= What to produce =
Present each line of the entries below that holds the word "multiply".

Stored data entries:
## src/rtl/mdr_pkg.sv

```systemverilog
// mdr_pkg
// Shared definitions for the iterative multiply / divide / square-root unit:
//   - opcode encodings (OP_MUL, OP_SQRT, OP_DIV, OP_RSV)
//   - FSM state enumeration (state_t)
//   - iteration counter width helper (CNT_W for the default word length,
//     cnt_width() for any other WORD_LENGTH)
`timescale 1ns/1ps
package mdr_pkg;

    localparam logic [1:0] OP_MUL  = 2'b00;
    localparam logic [1:0] OP_SQRT = 2'b01;
    localparam logic [1:0] OP_DIV  = 2'b10;
    localparam logic [1:0] OP_RSV  = 2'b11;

    typedef enum logic [2:0] {
        S_IDLE,
        S_LOAD,
        S_MUL,
        S_SQR,
        S_DIV,
        S_FIX,
        S_DONE
    } state_t;

    localparam int WORD_LENGTH_DEF = 16;
    localparam int CNT_W           = $clog2(WORD_LENGTH_DEF) + 1;

    function automatic int cnt_width(input int w);
        return $clog2(w) + 1;
    endfunction

endpackage

```

## src/rtl/mdr_iter_counter.sv

```systemverilog
// mdr_iter_counter
// Loadable down-counter that paces the iterative states of mdr_seq_unit.
// It is loaded with (iterations - 1) and flags the last iteration when it
// reaches zero; it never wraps below zero.
// Ports:
//   clk      rising-edge clock
//   reset    asynchronous active-low reset
//   load     load load_val (takes priority over en)
//   load_val value loaded on load
//   en       decrement enable
//   term     high while the count is zero (last iteration)
`timescale 1ns/1ps
module mdr_iter_counter import mdr_pkg::*; #(
    parameter int CW = CNT_W
) (
    input  logic          clk,
    input  logic          reset,
    input  logic          load,
    input  logic [CW-1:0] load_val,
    input  logic          en,
    output logic          term
);

    logic [CW-1:0] count;

    always_ff @(posedge clk or negedge reset) begin
        if (!reset) begin
            count <= '0;
        end else if (load) begin
            count <= load_val;
        end else if (en && (count != '0)) begin
            count <= count - CW'(1);
        end
    end

    assign term = (count == '0);

endmodule

```

## src/rtl/mdr_seq_unit.sv

```systemverilog
// mdr_seq_unit
// Iterative signed multiply, signed truncating divide and unsigned square
// root. One multiplier / quotient bit per cycle, two radicand bits per cycle.
// Optional feature macro: MDR_DIV_EN (defined = divider present; undefined =
// op 2'b10 is answered as a reserved opcode).
// Ports:
//   clk        rising-edge clock
//   reset      asynchronous active-low reset
//   start      command strobe, sampled only in IDLE
//   op         00 MUL, 01 SQRT, 10 DIV, 11 reserved
//   data_x     multiplicand / radicand / dividend
//   data_y     multiplier / divisor (ignored for SQRT)
//   busy       high in every state except IDLE
//   ready      one-cycle completion pulse
//   error      qualifies ready (reserved op or divide by zero)
//   result_hi  MUL product high half, DIV remainder, SQRT remainder
//   result_lo  MUL product low half, DIV quotient, SQRT root
`timescale 1ns/1ps
module mdr_seq_unit import mdr_pkg::*; #(
    parameter int WORD_LENGTH = 16
) (
    input  logic                   clk,
    input  logic                   reset,
    input  logic                   start,
    input  logic [1:0]             op,
    input  logic [WORD_LENGTH-1:0] data_x,
    input  logic [WORD_LENGTH-1:0] data_y,
    output logic                   busy,
    output logic                   ready,
    output logic                   error,
    output logic [WORD_LENGTH-1:0] result_hi,
    output logic [WORD_LENGTH-1:0] result_lo
);

    localparam int W  = WORD_LENGTH;
    localparam int W2 = 2 * WORD_LENGTH;
    localparam int CW = cnt_width(WORD_LENGTH);

    state_t            state;
    logic [1:0]        op_r;
    logic [W-1:0]      x_r, y_r;
    logic              sx, sy;
    logic [W-1:0]      a_mag;   // multiplicand or divisor magnitude
    logic [W-1:0]      sh_q;    // multiplier / dividend->quotient / radicand shifter
    logic [W-1:0]      acc_hi;  // product high half
    logic [W-1:0]      root_q;
    logic signed [W+1:0] rem_r; // partial remainder (divide and root)

    logic              load_err;
    logic              cnt_term;
    logic [CW-1:0]     cnt_val;
    logic [W:0]        mul_sum;
    logic signed [W+1:0] sq_shift, sq_next;
    logic [W-1:0]      sq_rem_fix;
    logic [W-1:0]      fin_hi, fin_lo;
`ifdef MDR_DIV_EN
    logic signed [W+1:0] dv_m, dv_shift, dv_next;
    logic [W-1:0]      dv_rem;
`endif

    function automatic logic [W-1:0] mag(input logic [W-1:0] v);
        return v[W-1] ? (~v) + W'(1) : v;
    endfunction

    function automatic logic [W-1:0] neg_w(input logic [W-1:0] v, input logic n);
        return n ? (~v) + W'(1) : v;
    endfunction

    function automatic logic [W2-1:0] neg_w2(input logic [W2-1:0] v, input logic n);
        return n ? (~v) + W2'(1) : v;
    endfunction

    assign cnt_val = (op_r == OP_SQRT) ? CW'(W/2 - 1) : CW'(W - 1);

    mdr_iter_counter #(.CW(CW)) u_cnt (
        .clk      (clk),
        .reset    (reset),
        .load     (state == S_LOAD),
        .load_val (cnt_val),
        .en       (state == S_MUL || state == S_SQR || state == S_DIV),
        .term     (cnt_term)
    );

    always_comb begin
        load_err = (op_r == OP_RSV);
`ifdef MDR_DIV_EN
        if (op_r == OP_DIV && y_r == '0) load_err = 1'b1;
`else
        if (op_r == OP_DIV) load_err = 1'b1;
`endif
    end

    // Iteration step: shift-add multiply, non-restoring root (and divide).
    always_comb begin
        mul_sum    = {1'b0, acc_hi} + {1'b0, (sh_q[0] ? a_mag : '0)};
        sq_shift   = $signed({rem_r[W-1:0], sh_q[W-1:W-2]});
        sq_next    = rem_r[W+1] ? sq_shift + $signed({root_q, 2'b11})
                                : sq_shift - $signed({root_q, 2'b01});
        // A negative final root remainder is restored by adding 2*root+1.
        sq_rem_fix = W'(rem_r[W+1] ? rem_r + $signed({1'b0, root_q, 1'b1}) : rem_r);
`ifdef MDR_DIV_EN
        dv_m     = $signed({2'b00, a_mag});
        dv_shift = $signed({rem_r[W:0], sh_q[W-1]});
        dv_next  = rem_r[W+1] ? dv_shift + dv_m : dv_shift - dv_m;
        dv_rem   = W'(rem_r[W+1] ? rem_r + dv_m : rem_r);
`endif
    end

    // Sign fix-up of the final magnitudes.
    always_comb begin
        {fin_hi, fin_lo} = neg_w2({acc_hi, sh_q}, sx ^ sy);
        case (op_r)
            OP_SQRT: begin
                fin_hi = sq_rem_fix;
                fin_lo = root_q;
            end
`ifdef MDR_DIV_EN
            OP_DIV: begin
                fin_hi = neg_w(dv_rem, sx);
                fin_lo = neg_w(sh_q, sx ^ sy);
            end
`endif
            default: ;
        endcase
    end

    // Control FSM with registered outputs.
    always_ff @(posedge clk or negedge reset) begin
        if (!reset) begin
            state     <= S_IDLE;
            busy      <= 1'b0;
            ready     <= 1'b0;
            error     <= 1'b0;
            result_hi <= '0;
            result_lo <= '0;
        end else begin
            ready <= 1'b0;
            error <= 1'b0;
            case (state)
                S_IDLE: if (start) begin
                    state <= S_LOAD;
                    busy  <= 1'b1;
                end
                S_LOAD: begin
                    if (load_err) begin
                        state     <= S_DONE;
                        ready     <= 1'b1;
                        error     <= 1'b1;
                        result_hi <= '0;
                        result_lo <= '0;
                    end else begin
                        case (op_r)
                            OP_MUL:  state <= S_MUL;
                            OP_SQRT: state <= S_SQR;
`ifdef MDR_DIV_EN
                            default: state <= S_DIV;
`else
                            default: state <= S_IDLE;
`endif
                        endcase
                    end
                end
                S_MUL, S_SQR, S_DIV: if (cnt_term) state <= S_FIX;
                S_FIX: begin
                    state     <= S_DONE;
                    ready     <= 1'b1;
                    result_hi <= fin_hi;
                    result_lo <= fin_lo;
                end
                S_DONE: begin
                    state <= S_IDLE;
                    busy  <= 1'b0;
                end
                default: begin
                    state <= S_IDLE;
                    busy  <= 1'b0;
                end
            endcase
        end
    end

    // Datapath registers carry no reset; they are always reloaded in LOAD.
    always_ff @(posedge clk) begin
        case (state)
            S_IDLE: if (start) begin
                op_r <= op;
                x_r  <= data_x;
                y_r  <= data_y;
            end
            S_LOAD: begin
                sx     <= x_r[W-1];
                sy     <= y_r[W-1];
                acc_hi <= '0;
                rem_r  <= '0;
                root_q <= '0;
                case (op_r)
                    OP_MUL: begin
                        a_mag <= mag(x_r);
                        sh_q  <= mag(y_r);
                    end
                    OP_SQRT: begin
                        a_mag <= '0;
                        sh_q  <= x_r;
                    end
                    default: begin
                        a_mag <= mag(y_r);
                        sh_q  <= mag(x_r);
                    end
                endcase
            end
            S_MUL: begin
                acc_hi <= mul_sum[W:1];
                sh_q   <= {mul_sum[0], sh_q[W-1:1]};
            end
            S_SQR: begin
                rem_r  <= sq_next;
                root_q <= {root_q[W-2:0], ~sq_next[W+1]};
                sh_q   <= {sh_q[W-3:0], 2'b00};
            end
`ifdef MDR_DIV_EN
            S_DIV: begin
                rem_r <= dv_next;
                sh_q  <= {sh_q[W-2:0], ~dv_next[W+1]};
            end
`endif
            default: ;
        endcase
    end

endmodule

```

= Expected output =
// Shared definitions for the iterative multiply / divide / square-root unit:
// Iterative signed multiply, signed truncating divide and unsigned square
    // Iteration step: shift-add multiply, non-restoring root (and divide).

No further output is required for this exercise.